Report every line of the records that contains the word "layer".

(Collected data)
Content starts
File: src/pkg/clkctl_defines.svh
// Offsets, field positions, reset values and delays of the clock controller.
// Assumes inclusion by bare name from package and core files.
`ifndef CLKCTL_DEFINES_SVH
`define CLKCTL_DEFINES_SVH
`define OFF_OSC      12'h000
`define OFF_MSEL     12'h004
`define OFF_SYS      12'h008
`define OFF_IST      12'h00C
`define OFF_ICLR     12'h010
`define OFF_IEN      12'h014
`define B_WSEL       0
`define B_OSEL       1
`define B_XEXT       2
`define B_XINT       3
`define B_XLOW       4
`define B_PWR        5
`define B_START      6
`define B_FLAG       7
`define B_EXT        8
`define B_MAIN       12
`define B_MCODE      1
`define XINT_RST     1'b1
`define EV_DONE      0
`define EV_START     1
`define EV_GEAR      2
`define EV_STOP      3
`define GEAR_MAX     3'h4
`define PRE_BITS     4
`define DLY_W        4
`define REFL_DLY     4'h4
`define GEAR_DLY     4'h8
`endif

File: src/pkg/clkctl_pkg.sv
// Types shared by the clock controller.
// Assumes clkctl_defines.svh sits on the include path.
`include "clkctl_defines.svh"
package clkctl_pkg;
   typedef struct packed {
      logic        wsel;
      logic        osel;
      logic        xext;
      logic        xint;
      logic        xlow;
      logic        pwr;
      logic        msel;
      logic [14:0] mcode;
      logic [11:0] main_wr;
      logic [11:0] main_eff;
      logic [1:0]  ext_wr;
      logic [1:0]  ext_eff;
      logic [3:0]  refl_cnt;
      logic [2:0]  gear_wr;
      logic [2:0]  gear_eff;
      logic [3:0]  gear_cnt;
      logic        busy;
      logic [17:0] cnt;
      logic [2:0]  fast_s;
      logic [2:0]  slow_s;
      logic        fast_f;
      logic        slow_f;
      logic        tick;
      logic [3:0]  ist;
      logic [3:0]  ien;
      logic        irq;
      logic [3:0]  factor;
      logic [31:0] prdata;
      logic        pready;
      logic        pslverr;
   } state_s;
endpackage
Content ends
Content starts
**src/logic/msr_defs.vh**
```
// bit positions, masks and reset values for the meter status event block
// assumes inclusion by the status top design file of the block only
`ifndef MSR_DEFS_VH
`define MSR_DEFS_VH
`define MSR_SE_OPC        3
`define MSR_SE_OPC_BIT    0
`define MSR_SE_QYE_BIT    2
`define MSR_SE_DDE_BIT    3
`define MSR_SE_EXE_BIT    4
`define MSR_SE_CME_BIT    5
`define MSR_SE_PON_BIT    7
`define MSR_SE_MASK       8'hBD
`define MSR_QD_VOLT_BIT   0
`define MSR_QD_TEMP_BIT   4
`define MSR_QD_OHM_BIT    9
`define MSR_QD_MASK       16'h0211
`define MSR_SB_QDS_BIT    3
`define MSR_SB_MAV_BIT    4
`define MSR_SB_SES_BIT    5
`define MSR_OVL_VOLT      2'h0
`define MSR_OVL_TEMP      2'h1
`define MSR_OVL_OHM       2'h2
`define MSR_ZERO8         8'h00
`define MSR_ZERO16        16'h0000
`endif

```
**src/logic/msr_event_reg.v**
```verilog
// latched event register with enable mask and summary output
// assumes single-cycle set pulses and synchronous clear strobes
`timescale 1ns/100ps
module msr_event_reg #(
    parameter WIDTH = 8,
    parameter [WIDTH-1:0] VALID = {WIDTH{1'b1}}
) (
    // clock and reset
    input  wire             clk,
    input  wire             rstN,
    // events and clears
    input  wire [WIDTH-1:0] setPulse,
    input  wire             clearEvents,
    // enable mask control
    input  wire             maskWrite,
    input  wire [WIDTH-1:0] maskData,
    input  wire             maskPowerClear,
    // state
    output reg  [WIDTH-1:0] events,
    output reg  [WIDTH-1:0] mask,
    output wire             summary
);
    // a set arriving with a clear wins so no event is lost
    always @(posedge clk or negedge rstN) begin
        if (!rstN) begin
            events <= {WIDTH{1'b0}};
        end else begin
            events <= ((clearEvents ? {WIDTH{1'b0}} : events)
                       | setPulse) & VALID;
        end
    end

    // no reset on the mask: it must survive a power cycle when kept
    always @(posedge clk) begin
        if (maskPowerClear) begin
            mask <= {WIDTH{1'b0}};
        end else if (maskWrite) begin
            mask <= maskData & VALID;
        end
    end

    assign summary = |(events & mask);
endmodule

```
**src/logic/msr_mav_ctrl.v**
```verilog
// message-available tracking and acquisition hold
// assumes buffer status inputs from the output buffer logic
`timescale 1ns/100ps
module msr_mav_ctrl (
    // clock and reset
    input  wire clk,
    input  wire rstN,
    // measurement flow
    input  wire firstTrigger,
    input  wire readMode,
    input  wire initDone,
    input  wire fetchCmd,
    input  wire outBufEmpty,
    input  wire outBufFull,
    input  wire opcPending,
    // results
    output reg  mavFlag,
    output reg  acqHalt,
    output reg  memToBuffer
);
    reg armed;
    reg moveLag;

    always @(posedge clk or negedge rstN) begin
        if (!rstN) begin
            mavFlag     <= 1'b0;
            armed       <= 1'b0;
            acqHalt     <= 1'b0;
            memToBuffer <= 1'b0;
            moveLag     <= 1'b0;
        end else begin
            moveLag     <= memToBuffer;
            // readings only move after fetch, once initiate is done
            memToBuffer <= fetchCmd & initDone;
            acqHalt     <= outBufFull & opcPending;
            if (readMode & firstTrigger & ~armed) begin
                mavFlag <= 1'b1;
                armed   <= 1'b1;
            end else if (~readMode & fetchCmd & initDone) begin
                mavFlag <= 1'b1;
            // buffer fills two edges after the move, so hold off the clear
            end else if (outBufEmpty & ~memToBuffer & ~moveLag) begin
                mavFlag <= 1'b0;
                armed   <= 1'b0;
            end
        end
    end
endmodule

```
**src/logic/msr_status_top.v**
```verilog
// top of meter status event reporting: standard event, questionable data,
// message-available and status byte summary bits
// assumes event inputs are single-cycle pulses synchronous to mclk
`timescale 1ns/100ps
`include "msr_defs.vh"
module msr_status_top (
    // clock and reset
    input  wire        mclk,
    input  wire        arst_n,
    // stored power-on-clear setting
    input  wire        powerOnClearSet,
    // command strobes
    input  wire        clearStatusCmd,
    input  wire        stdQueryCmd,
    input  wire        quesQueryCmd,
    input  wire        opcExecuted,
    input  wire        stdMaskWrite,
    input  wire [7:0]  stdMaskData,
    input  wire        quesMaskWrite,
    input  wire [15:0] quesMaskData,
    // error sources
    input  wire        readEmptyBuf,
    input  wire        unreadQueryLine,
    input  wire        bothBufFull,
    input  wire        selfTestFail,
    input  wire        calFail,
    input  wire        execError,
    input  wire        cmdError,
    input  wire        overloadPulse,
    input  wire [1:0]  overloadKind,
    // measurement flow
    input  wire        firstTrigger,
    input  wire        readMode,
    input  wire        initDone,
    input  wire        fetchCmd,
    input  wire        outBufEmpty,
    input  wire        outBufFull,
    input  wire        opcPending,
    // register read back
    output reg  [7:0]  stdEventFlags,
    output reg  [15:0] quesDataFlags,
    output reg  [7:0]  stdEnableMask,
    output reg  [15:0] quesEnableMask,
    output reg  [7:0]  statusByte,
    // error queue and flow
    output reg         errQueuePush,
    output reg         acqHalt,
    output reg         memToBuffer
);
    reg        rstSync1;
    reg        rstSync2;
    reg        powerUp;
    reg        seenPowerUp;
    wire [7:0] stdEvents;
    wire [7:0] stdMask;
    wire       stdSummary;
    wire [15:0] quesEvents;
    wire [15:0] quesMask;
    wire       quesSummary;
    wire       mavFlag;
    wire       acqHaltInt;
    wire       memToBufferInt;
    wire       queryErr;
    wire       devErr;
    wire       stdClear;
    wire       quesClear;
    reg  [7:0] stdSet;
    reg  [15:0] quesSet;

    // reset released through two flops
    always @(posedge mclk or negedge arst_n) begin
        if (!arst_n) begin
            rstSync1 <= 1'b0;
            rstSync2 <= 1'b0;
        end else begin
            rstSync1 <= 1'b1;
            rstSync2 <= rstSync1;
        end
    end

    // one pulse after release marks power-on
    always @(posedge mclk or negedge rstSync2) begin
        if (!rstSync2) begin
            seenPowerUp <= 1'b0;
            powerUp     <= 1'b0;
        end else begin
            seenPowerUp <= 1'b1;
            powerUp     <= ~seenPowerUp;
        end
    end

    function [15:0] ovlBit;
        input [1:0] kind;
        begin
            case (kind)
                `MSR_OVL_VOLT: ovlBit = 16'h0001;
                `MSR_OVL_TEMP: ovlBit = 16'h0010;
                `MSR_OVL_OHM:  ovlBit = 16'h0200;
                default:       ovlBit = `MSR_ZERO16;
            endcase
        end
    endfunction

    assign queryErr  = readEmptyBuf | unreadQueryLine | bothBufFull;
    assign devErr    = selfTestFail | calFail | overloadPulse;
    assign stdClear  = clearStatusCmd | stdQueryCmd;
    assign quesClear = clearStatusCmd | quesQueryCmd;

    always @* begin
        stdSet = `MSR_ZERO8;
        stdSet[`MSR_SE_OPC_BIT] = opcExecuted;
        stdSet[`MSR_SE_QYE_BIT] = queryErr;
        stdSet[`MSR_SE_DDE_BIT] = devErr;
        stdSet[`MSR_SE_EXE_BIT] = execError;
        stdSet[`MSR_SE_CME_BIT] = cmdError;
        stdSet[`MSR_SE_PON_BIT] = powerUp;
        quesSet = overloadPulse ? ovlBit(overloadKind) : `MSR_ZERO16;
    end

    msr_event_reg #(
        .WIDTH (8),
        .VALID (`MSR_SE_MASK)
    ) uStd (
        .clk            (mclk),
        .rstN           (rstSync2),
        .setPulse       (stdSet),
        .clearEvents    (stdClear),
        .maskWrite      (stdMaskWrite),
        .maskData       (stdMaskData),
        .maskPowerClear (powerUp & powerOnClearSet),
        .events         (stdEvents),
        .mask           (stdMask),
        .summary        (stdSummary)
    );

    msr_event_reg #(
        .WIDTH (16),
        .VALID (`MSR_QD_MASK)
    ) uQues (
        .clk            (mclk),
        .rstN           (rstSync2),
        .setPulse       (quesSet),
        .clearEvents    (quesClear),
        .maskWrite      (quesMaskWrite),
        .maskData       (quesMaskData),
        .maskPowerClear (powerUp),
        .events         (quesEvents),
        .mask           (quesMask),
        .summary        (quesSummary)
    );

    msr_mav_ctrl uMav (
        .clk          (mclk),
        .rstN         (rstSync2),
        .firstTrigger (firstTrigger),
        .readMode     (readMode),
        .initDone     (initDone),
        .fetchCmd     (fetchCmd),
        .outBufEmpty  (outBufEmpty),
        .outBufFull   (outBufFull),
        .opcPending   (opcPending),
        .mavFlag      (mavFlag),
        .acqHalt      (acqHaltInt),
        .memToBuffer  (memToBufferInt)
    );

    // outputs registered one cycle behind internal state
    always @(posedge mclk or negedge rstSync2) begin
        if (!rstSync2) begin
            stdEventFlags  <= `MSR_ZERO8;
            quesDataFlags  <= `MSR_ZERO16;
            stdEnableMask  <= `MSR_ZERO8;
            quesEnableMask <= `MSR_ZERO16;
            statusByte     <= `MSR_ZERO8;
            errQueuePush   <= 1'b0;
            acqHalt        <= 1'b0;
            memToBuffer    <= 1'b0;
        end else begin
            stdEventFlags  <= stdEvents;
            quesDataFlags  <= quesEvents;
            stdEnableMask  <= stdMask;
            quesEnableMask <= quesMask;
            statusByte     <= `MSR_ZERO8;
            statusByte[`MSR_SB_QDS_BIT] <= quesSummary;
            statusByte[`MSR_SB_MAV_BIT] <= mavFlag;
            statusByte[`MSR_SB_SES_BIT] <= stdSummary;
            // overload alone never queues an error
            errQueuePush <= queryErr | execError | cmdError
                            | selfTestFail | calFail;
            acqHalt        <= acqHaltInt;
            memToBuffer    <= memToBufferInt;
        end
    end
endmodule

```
Content ends
Content starts
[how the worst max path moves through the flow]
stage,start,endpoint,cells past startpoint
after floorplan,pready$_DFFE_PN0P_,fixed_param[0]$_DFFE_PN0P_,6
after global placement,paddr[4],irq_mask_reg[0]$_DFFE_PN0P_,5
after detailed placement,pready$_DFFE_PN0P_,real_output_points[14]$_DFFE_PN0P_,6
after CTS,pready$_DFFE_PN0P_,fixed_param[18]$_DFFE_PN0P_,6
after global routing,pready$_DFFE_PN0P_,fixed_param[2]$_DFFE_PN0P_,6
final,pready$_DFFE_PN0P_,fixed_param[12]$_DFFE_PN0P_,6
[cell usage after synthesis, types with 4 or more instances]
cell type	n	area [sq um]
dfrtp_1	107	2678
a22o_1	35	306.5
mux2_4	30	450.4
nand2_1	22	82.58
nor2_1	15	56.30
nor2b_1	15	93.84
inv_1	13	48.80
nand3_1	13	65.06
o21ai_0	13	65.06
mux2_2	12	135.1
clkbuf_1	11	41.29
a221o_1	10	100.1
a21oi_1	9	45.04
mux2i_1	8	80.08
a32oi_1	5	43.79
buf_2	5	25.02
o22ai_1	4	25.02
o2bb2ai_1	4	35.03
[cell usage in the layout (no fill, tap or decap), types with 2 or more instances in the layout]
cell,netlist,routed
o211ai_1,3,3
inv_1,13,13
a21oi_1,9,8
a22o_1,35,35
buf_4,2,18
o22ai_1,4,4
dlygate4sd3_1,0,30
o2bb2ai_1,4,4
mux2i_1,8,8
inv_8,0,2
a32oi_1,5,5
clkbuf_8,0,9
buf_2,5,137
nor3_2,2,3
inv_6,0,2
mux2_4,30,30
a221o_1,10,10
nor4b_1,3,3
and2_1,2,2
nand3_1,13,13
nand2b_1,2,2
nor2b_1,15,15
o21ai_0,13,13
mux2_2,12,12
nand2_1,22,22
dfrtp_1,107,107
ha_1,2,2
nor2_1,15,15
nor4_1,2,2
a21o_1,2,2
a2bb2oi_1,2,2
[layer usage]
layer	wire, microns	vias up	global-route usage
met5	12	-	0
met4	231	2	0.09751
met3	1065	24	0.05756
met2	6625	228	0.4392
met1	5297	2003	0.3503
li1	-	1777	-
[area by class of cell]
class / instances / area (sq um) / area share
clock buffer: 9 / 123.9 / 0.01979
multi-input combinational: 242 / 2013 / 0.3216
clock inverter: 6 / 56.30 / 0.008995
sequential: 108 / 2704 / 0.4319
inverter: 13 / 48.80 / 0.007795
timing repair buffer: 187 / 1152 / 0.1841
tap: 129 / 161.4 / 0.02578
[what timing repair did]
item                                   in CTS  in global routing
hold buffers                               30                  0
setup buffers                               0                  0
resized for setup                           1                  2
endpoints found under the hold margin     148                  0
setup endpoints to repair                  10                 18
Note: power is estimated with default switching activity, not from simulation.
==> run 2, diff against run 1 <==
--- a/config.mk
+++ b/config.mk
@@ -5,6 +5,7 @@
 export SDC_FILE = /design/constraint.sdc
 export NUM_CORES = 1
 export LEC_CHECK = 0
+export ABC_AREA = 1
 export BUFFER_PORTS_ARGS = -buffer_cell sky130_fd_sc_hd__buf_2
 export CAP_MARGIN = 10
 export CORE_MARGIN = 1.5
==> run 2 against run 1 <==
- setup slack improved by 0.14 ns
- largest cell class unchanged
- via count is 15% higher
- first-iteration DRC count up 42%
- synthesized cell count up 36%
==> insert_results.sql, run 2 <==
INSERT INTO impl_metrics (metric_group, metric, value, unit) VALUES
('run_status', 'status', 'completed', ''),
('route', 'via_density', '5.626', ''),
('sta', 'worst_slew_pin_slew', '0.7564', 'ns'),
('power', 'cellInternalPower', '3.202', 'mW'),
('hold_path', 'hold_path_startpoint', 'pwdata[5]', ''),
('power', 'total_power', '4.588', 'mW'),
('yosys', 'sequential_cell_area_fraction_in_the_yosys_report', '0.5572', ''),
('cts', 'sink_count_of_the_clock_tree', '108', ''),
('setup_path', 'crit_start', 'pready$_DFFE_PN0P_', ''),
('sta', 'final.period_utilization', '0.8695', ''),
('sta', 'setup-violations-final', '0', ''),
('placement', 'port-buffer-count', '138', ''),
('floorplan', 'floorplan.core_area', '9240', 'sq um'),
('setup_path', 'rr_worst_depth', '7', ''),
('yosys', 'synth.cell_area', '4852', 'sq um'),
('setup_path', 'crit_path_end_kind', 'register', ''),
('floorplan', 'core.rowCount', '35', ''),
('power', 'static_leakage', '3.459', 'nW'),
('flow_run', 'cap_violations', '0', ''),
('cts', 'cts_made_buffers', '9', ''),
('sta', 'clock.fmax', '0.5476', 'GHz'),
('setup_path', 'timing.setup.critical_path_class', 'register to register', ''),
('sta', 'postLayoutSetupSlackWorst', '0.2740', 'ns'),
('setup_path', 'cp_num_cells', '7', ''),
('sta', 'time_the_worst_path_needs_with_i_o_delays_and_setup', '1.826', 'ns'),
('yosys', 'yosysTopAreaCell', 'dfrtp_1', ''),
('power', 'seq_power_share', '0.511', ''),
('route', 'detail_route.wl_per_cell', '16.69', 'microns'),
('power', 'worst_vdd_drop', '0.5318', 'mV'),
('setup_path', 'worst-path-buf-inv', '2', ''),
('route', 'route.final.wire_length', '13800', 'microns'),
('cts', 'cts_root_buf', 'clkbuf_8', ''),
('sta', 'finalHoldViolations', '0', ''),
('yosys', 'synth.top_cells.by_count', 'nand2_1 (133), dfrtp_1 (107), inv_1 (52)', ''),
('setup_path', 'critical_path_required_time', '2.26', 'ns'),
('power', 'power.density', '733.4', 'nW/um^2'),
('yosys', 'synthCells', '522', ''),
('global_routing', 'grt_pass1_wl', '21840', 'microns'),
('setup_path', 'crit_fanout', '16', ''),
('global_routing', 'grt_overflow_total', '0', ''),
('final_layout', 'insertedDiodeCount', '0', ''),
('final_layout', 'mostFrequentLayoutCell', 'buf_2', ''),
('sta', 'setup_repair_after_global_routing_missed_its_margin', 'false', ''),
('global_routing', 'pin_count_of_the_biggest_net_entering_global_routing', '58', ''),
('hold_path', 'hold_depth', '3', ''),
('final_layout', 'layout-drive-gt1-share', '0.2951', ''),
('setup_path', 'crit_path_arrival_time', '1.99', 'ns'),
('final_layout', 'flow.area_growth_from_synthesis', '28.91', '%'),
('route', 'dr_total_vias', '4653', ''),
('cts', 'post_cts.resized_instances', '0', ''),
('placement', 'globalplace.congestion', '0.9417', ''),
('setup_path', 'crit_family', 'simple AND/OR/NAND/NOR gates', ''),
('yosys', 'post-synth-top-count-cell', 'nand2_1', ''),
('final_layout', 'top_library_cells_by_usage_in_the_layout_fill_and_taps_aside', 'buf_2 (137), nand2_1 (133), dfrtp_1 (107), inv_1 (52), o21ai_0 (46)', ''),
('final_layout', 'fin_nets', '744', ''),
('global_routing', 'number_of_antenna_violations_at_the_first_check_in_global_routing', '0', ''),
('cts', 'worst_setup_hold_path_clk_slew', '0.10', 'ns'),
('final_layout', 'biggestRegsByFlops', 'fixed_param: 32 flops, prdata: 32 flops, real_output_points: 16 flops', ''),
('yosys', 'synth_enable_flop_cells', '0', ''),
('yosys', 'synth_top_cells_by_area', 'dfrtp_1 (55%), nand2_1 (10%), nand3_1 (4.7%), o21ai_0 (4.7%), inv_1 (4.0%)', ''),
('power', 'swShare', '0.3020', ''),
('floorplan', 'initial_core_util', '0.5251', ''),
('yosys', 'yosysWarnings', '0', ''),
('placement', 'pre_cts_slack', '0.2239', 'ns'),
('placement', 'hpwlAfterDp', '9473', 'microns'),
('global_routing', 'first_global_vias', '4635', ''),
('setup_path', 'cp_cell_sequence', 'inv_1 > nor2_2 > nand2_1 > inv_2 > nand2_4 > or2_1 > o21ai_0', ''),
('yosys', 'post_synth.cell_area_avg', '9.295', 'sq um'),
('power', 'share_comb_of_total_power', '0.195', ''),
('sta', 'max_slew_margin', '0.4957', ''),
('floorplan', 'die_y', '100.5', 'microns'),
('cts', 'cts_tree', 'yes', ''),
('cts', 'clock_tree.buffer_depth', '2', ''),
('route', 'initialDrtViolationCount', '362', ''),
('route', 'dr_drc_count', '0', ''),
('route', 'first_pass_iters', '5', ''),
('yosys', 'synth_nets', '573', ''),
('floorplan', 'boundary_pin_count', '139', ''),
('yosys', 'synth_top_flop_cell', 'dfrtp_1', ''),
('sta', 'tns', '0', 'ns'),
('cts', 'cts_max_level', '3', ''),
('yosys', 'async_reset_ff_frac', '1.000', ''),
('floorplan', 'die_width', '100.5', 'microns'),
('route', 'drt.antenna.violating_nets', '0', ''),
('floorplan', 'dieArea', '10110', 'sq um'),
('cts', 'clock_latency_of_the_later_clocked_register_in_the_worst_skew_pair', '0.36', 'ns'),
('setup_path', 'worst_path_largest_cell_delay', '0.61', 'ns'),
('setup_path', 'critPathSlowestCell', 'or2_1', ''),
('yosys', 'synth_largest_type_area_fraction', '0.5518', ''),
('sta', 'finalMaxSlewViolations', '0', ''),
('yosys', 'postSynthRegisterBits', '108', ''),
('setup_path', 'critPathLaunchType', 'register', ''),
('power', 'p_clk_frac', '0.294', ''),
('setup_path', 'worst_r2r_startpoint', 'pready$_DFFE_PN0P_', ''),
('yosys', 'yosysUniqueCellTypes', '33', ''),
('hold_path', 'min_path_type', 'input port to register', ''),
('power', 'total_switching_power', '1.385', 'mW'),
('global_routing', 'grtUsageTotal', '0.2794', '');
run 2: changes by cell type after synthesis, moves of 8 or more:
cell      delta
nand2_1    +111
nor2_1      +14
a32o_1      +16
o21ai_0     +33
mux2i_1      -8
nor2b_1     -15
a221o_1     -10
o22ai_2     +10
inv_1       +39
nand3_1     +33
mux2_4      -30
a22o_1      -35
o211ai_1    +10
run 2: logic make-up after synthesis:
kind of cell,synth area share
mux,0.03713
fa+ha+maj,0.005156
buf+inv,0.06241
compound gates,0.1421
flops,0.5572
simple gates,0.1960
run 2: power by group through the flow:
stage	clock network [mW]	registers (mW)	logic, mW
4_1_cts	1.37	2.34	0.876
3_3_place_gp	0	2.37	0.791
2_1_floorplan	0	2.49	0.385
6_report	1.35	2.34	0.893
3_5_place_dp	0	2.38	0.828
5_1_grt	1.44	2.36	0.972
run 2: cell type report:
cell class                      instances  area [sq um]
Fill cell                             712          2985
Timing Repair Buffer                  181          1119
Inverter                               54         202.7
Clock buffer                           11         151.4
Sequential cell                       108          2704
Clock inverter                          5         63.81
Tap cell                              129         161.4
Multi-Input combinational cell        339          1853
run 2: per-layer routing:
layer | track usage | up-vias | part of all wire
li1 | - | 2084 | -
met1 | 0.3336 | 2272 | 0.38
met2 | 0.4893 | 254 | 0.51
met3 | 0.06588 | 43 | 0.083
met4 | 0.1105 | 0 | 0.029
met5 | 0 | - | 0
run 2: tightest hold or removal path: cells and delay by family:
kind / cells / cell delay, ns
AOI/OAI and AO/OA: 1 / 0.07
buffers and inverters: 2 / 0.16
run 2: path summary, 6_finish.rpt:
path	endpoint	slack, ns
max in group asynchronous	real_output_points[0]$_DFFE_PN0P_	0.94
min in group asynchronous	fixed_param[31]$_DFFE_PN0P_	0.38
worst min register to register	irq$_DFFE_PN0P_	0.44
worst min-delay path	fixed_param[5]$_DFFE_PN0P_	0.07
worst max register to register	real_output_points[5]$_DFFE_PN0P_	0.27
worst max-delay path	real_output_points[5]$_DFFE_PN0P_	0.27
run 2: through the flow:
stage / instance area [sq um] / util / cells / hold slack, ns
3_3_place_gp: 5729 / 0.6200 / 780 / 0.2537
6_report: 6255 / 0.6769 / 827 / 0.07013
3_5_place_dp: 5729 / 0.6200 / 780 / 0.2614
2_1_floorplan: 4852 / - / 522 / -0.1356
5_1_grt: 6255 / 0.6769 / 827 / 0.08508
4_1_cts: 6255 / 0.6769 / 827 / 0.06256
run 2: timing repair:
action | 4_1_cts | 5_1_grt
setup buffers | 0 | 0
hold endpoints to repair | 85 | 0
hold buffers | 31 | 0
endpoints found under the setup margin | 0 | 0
Content ends
> [Answer area]
[layer usage]
layer	wire, microns	vias up	global-route usage
run 2: per-layer routing:
layer | track usage | up-vias | part of all wire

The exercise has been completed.